The issuance and sale of the securities to the Investors is exempt from registration pursuant to Section 4(2) of the Act. The
Company has not engaged in a general solicitation or advertising with regard to the issuance and sale of the shares of Company common stock and warrants pursuant to the Agreement and is not offering securities to the public in connection with the
Offering.
CAUTIONARY NOTICE REGARDING FORWARD LOOKING STATEMENTS
Statements in this filing relating to plans, strategies, economic performance and trends, projections of results of specific activities
or investments, expectations or beliefs about future events or results, and other statements that are not descriptions of historical facts, may be forward-looking statements within the meaning of the Private Securities Litigation Reform Act of 1995.
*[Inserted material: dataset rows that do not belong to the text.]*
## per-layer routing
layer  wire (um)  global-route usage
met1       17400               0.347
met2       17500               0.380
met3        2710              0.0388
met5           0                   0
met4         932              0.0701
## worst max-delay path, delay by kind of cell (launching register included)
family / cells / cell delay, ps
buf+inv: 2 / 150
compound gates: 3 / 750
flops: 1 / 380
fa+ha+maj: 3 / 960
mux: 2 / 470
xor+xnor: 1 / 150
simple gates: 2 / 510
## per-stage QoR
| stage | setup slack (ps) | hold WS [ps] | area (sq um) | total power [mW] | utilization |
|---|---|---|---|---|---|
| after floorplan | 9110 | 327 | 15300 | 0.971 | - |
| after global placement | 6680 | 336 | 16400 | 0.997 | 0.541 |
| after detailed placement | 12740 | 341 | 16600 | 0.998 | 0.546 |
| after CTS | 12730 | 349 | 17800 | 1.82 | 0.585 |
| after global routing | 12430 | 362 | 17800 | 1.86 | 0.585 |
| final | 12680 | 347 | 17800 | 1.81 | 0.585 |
$ cat src/rtl/tdp_pkg.sv
// ----------------------------------------------------------------------------
// tdp_pkg
// widths, sequencer states and status types of the trial division prime test
// ----------------------------------------------------------------------------
package tdp_pkg;

  // input number width and the magnitude width of a non-negative value
  localparam int NUM_W = 32;
  localparam int MAG_W = NUM_W - 1;

  // divisor never exceeds ceil(sqrt(2^31)), so half the number width holds it
  localparam int DIV_W = NUM_W / 2;

  // running square of the divisor, one bit wider than the magnitude
  localparam int SQ_W = MAG_W + 1;

  // bit counter of the serial remainder unit
  localparam int CNT_W = $clog2(MAG_W);

  localparam int FIRST_DIVISOR = 2;

  typedef enum logic [1:0] {
    ST_IDLE,
    ST_CHECK,
    ST_DIV,
    ST_DONE
  } state_t;

  // status from the remainder unit back to the sequencer
  typedef struct packed {
    logic done;
    logic zero;
  } rem_status_t;

endpackage

$ cat src/rtl/tdp_rem_unit.sv
// ----------------------------------------------------------------------------
// tdp_rem_unit
// bit-serial restoring remainder: one dividend bit per cycle, reports zero rem
// ----------------------------------------------------------------------------
module tdp_rem_unit (
  input  logic                         clk,
  input  logic                         rst_n,
  input  logic                         start,
  input  logic [tdp_pkg::MAG_W-1:0]    dividend,
  input  logic [tdp_pkg::DIV_W-1:0]    divisor,
  output tdp_pkg::rem_status_t         status
);

  logic                        busy_r, busy_nxt;
  logic                        done_r, done_nxt;
  logic [tdp_pkg::CNT_W-1:0]   cnt_r, cnt_nxt;
  logic [tdp_pkg::MAG_W-1:0]   shf_r, shf_nxt;
  logic [tdp_pkg::DIV_W-1:0]   rem_r, rem_nxt;
  logic [tdp_pkg::DIV_W-1:0]   dvs_r, dvs_nxt;
  logic [tdp_pkg::DIV_W:0]     trial;
  logic [tdp_pkg::DIV_W:0]     diff;
  logic                        last;

  // shift the next dividend bit in and try one subtract
  assign trial = {rem_r, shf_r[tdp_pkg::MAG_W-1]};
  assign diff  = trial - {1'b0, dvs_r};
  assign last  = (cnt_r == tdp_pkg::CNT_W'(tdp_pkg::MAG_W - 1));

  always_comb begin
    busy_nxt = busy_r;
    done_nxt = 1'b0;
    cnt_nxt  = cnt_r;
    shf_nxt  = shf_r;
    rem_nxt  = rem_r;
    dvs_nxt  = dvs_r;
    if (start) begin
      busy_nxt = 1'b1;
      cnt_nxt  = '0;
      shf_nxt  = dividend;
      rem_nxt  = '0;
      dvs_nxt  = divisor;
    end else if (busy_r) begin
      // restoring step: keep the difference when it did not borrow
      if (!diff[tdp_pkg::DIV_W]) begin
        rem_nxt = diff[tdp_pkg::DIV_W-1:0];
      end else begin
        rem_nxt = trial[tdp_pkg::DIV_W-1:0];
      end
      shf_nxt = {shf_r[tdp_pkg::MAG_W-2:0], 1'b0};
      cnt_nxt = cnt_r + tdp_pkg::CNT_W'(1);
      if (last) begin
        busy_nxt = 1'b0;
        done_nxt = 1'b1;
      end
    end
  end

  // control state
  always_ff @(posedge clk) begin
    if (!rst_n) begin
      busy_r <= 1'b0;
      done_r <= 1'b0;
    end else begin
      busy_r <= busy_nxt;
      done_r <= done_nxt;
    end
  end

  // datapath
  always_ff @(posedge clk) begin
    cnt_r <= cnt_nxt;
    shf_r <= shf_nxt;
    rem_r <= rem_nxt;
    dvs_r <= dvs_nxt;
  end

  assign status.done = done_r;
  assign status.zero = (rem_r == '0);

endmodule

$ cat src/rtl/trial_division_prime_test_unit.sv
// ----------------------------------------------------------------------------
// trial_division_prime_test_unit
// tests a signed 32-bit number for primality by trial division
// ----------------------------------------------------------------------------
// One number is taken at a time; in_ready is low until its work is done. Values
// below two go straight to the done state. Otherwise divisors 2, 3, ... are
// tried while divisor squared does not exceed the number, each after a bound
// check and through a bit-serial remainder unit, with early exit on the first
// divisor that leaves no remainder. The divisor square is kept as a running
// sum, so no multiplier is used. A result waits in an output register, and the
// next number is accepted while it waits.
// ----------------------------------------------------------------------------
module trial_division_prime_test_unit (
  input  logic                        clk,
  input  logic                        rst_n,
  input  logic                        in_valid,
  output logic                        in_ready,
  input  logic signed [tdp_pkg::NUM_W-1:0] in_number,
  output logic                        out_valid,
  input  logic                        out_ready,
  output logic                        out_is_prime
);

  tdp_pkg::state_t             state_r, state_nxt;
  logic [tdp_pkg::MAG_W-1:0]   n_r, n_nxt;
  logic [tdp_pkg::DIV_W-1:0]   d_r, d_nxt;
  logic [tdp_pkg::SQ_W-1:0]    sq_r, sq_nxt;
  logic                        res_r, res_nxt;
  logic                        out_valid_r, out_valid_nxt;
  logic                        out_prime_r, out_prime_nxt;
  logic                        rem_start;
  logic                        below_two;
  logic                        out_free;
  tdp_pkg::rem_status_t        rem_status;

  tdp_rem_unit u_rem (
    .clk      (clk),
    .rst_n    (rst_n),
    .start    (rem_start),
    .dividend (n_r),
    .divisor  (d_r),
    .status   (rem_status)
  );

  // negative, zero or one
  assign below_two = in_number[tdp_pkg::NUM_W-1] || (in_number[tdp_pkg::NUM_W-2:1] == '0);
  assign out_free  = !out_valid_r || out_ready;
  assign in_ready  = (state_r == tdp_pkg::ST_IDLE);

  // sequencer
  always_comb begin
    state_nxt     = state_r;
    n_nxt         = n_r;
    d_nxt         = d_r;
    sq_nxt        = sq_r;
    res_nxt       = res_r;
    rem_start     = 1'b0;
    out_valid_nxt = out_valid_r;
    out_prime_nxt = out_prime_r;
    if (out_ready) begin
      out_valid_nxt = 1'b0;
    end
    case (state_r)
      tdp_pkg::ST_IDLE: begin
        if (in_valid) begin
          n_nxt  = in_number[tdp_pkg::MAG_W-1:0];
          d_nxt  = tdp_pkg::DIV_W'(tdp_pkg::FIRST_DIVISOR);
          sq_nxt = tdp_pkg::SQ_W'(tdp_pkg::FIRST_DIVISOR * tdp_pkg::FIRST_DIVISOR);
          if (below_two) begin
            res_nxt   = 1'b0;
            state_nxt = tdp_pkg::ST_DONE;
          end else begin
            state_nxt = tdp_pkg::ST_CHECK;
          end
        end
      end
      tdp_pkg::ST_CHECK: begin
        // bound reached with no divisor found
        if (sq_r > {1'b0, n_r}) begin
          res_nxt   = 1'b1;
          state_nxt = tdp_pkg::ST_DONE;
        end else begin
          rem_start = 1'b1;
          state_nxt = tdp_pkg::ST_DIV;
        end
      end
      tdp_pkg::ST_DIV: begin
        if (rem_status.done) begin
          if (rem_status.zero) begin
            res_nxt   = 1'b0;
            state_nxt = tdp_pkg::ST_DONE;
          end else begin
            // (d+1)^2 = d^2 + 2d + 1
            sq_nxt    = sq_r + {{(tdp_pkg::SQ_W-tdp_pkg::DIV_W-1){1'b0}}, d_r, 1'b1};
            d_nxt     = d_r + tdp_pkg::DIV_W'(1);
            state_nxt = tdp_pkg::ST_CHECK;
          end
        end
      end
      tdp_pkg::ST_DONE: begin
        if (out_free) begin
          out_valid_nxt = 1'b1;
          out_prime_nxt = res_r;
          state_nxt     = tdp_pkg::ST_IDLE;
        end
      end
      default: begin
        state_nxt = tdp_pkg::ST_IDLE;
      end
    endcase
  end

  // control state
  always_ff @(posedge clk) begin
    if (!rst_n) begin
      state_r     <= tdp_pkg::ST_IDLE;
      out_valid_r <= 1'b0;
    end else begin
      state_r     <= state_nxt;
      out_valid_r <= out_valid_nxt;
    end
  end

  // datapath
  always_ff @(posedge clk) begin
    n_r         <= n_nxt;
    d_r         <= d_nxt;
    sq_r        <= sq_nxt;
    res_r       <= res_nxt;
    out_prime_r <= out_prime_nxt;
  end

  assign out_valid    = out_valid_r;
  assign out_is_prime = out_prime_r;

endmodule

$ cat config.mk
export PLATFORM = sky130hd
export DESIGN_NAME = trial_division_prime_test_unit
export DESIGN_NICKNAME = d
export VERILOG_FILES = /design/src/rtl/tdp_pkg.sv /design/src/rtl/tdp_rem_unit.sv /design/src/rtl/trial_division_prime_test_unit.sv
export SDC_FILE = /design/constraint.sdc
export NUM_CORES = 1
export LEC_CHECK = 0
export ABC_AREA = 1
export BUFFER_PORTS_ARGS = -buffer_cell sky130_fd_sc_hd__buf_2
export CORE_MARGIN = 3
export CORE_UTILIZATION = 30
export CTS_CLUSTER_SIZE = 30
export DETAILED_ROUTE_END_ITERATION = 16
export MAX_ROUTING_LAYER = met4
export PLACE_DENSITY_LB_ADDON = 0.15
export SYNTH_ARGS = -nofsm -noshare
export SYNTH_HDL_FRONTEND = slang
export SYNTH_SLANG_ARGS = --single-unit
$ cat constraint.sdc
create_clock -name clk -period 4.9 [get_ports clk]
set_input_delay 0 -clock clk [delete_from_list [all_inputs] [get_ports clk]]
set_output_delay 0 -clock clk [all_outputs]
set_load 0.05 [all_outputs]
--- src/rtl/ordered_list_store_unit.sv ---
// Ordered list store unit: top level joining sequencer, element memory and result queue.
//
// Keeps an ordered list of signed 32-bit values, up to CAPACITY elements, in a
// circular buffer in one synchronous memory (front at a moving head pointer).
// Every command transfer yields results through a two-entry queue, so a result
// may wait at the output while the next command is taken. Push back, push
// front, remove first, inserts at either end, error answers and unknown codes
// complete in the idle state. An insert inside the list moves the later
// elements back one slot through the single memory write port.
// Read all gives one result per element, front to back with the final one
// marked; it issues a memory read only while the two-entry queue has room for
// its data, and commands are held off until the last element has been read.
// The list is empty after reset; the memory needs no clearing.
module ordered_list_store_unit #(
	parameter int CAPACITY = olsu_pkg::CAPACITY_DEF
) (
	input  logic                               clk,
	input  logic                               arst_n,
	input  logic                               cmd_valid,
	output logic                               cmd_stall,
	input  logic [olsu_pkg::CMD_W-1:0]         command,
	input  logic signed [olsu_pkg::VAL_W-1:0]  value,
	input  logic [olsu_pkg::POS_W-1:0]         position,
	output logic                               res_valid,
	input  logic                               res_stall,
	output logic [olsu_pkg::ST_W-1:0]          status,
	output logic signed [olsu_pkg::VAL_W-1:0]  value_res,
	output logic [olsu_pkg::IDX_W-1:0]         index,
	output logic                               last
);
	import olsu_pkg::*;

	localparam int AW = $clog2(CAPACITY);

	logic              we;
	logic [AW-1:0]     waddr;
	logic [VAL_W-1:0]  wdata;
	logic              re;
	logic [AW-1:0]     raddr;
	logic [VAL_W-1:0]  rdata;
	logic [QC_W-1:0]   q_count;
	push_t             push;
	res_t              res;

	olsu_ctrl #(
		.CAPACITY (CAPACITY),
		.AW       (AW)
	) u_ctrl (
		.clk       (clk),
		.arst_n    (arst_n),
		.cmd_valid (cmd_valid),
		.cmd_stall (cmd_stall),
		.command   (command),
		.value     (value),
		.position  (position),
		.we        (we),
		.waddr     (waddr),
		.wdata     (wdata),
		.re        (re),
		.raddr     (raddr),
		.rdata     (rdata),
		.q_count   (q_count),
		.push      (push)
	);

	olsu_mem #(
		.CAPACITY (CAPACITY),
		.AW       (AW)
	) u_mem (
		.clk   (clk),
		.we    (we),
		.waddr (waddr),
		.wdata (wdata),
		.re    (re),
		.raddr (raddr),
		.rdata (rdata)
	);

	olsu_outq u_outq (
		.clk       (clk),
		.arst_n    (arst_n),
		.push      (push),
		.count     (q_count),
		.res_valid (res_valid),
		.res_stall (res_stall),
		.res       (res)
	);

	assign status    = res.status;
	assign value_res = res.value;
	assign index     = res.index;
	assign last      = res.last;

endmodule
Forward-looking information is inherently subject to risks and uncertainties, and actual results could differ materially from those currently anticipated due to a number of factors, which include, but are not limited to, risk factors discussed in
the Companys Annual Report on Form 10-K for the year ended December 31, 2010, the Companys Quarterly Report on Form 10-Q for the quarter ended March 31, 2011 and in other documents filed by the Company with the Securities and
Exchange Commission from time to time. Forward-looking statements may be identified by terms such as may, will, should, could, expects, plans, intends,
anticipates, feels, believes, estimates, predicts, forecasts, potential or continue, or similar terms or the negative of these terms, or other statements
concerning opinions or judgments of the Companys management about future events. Factors that could influence the accuracy of such forward-looking statements include, but are not limited to: the regulatory and shareholder approvals required
for the private placement may not be obtained or may not be
obtained on the terms expected or on the schedule that we anticipate; and other closing conditions for the private placement may not be satisfied. In addition, factors that could have a material
impact on the results of operations of the Company include, but are not limited to, pressures on the Companys earnings, capital and liquidity resulting from current and future conditions in the credit and equity markets; the financial success
or changing strategies of the Companys customers; actions of government regulators or changes in laws, regulations or accounting standards that adversely affect our business; changes in the interest rate environment and the level of market
interest rates that reduce our net interest margins and/or the values of loans we make and securities we hold; weather and similar conditions, particularly the effect of hurricanes on the Companys banking and operations facilities and on the
Companys customers and the communities in which it does business; continued or unexpected increases in credit losses in the Companys loan portfolio; continued adverse conditions in general economic conditions and real estate values in
our banking market (particularly as those conditions affect our loan portfolio, the abilities of our borrowers to repay their loans, and the values of loan collateral); and other developments or changes in our business that we do not expect.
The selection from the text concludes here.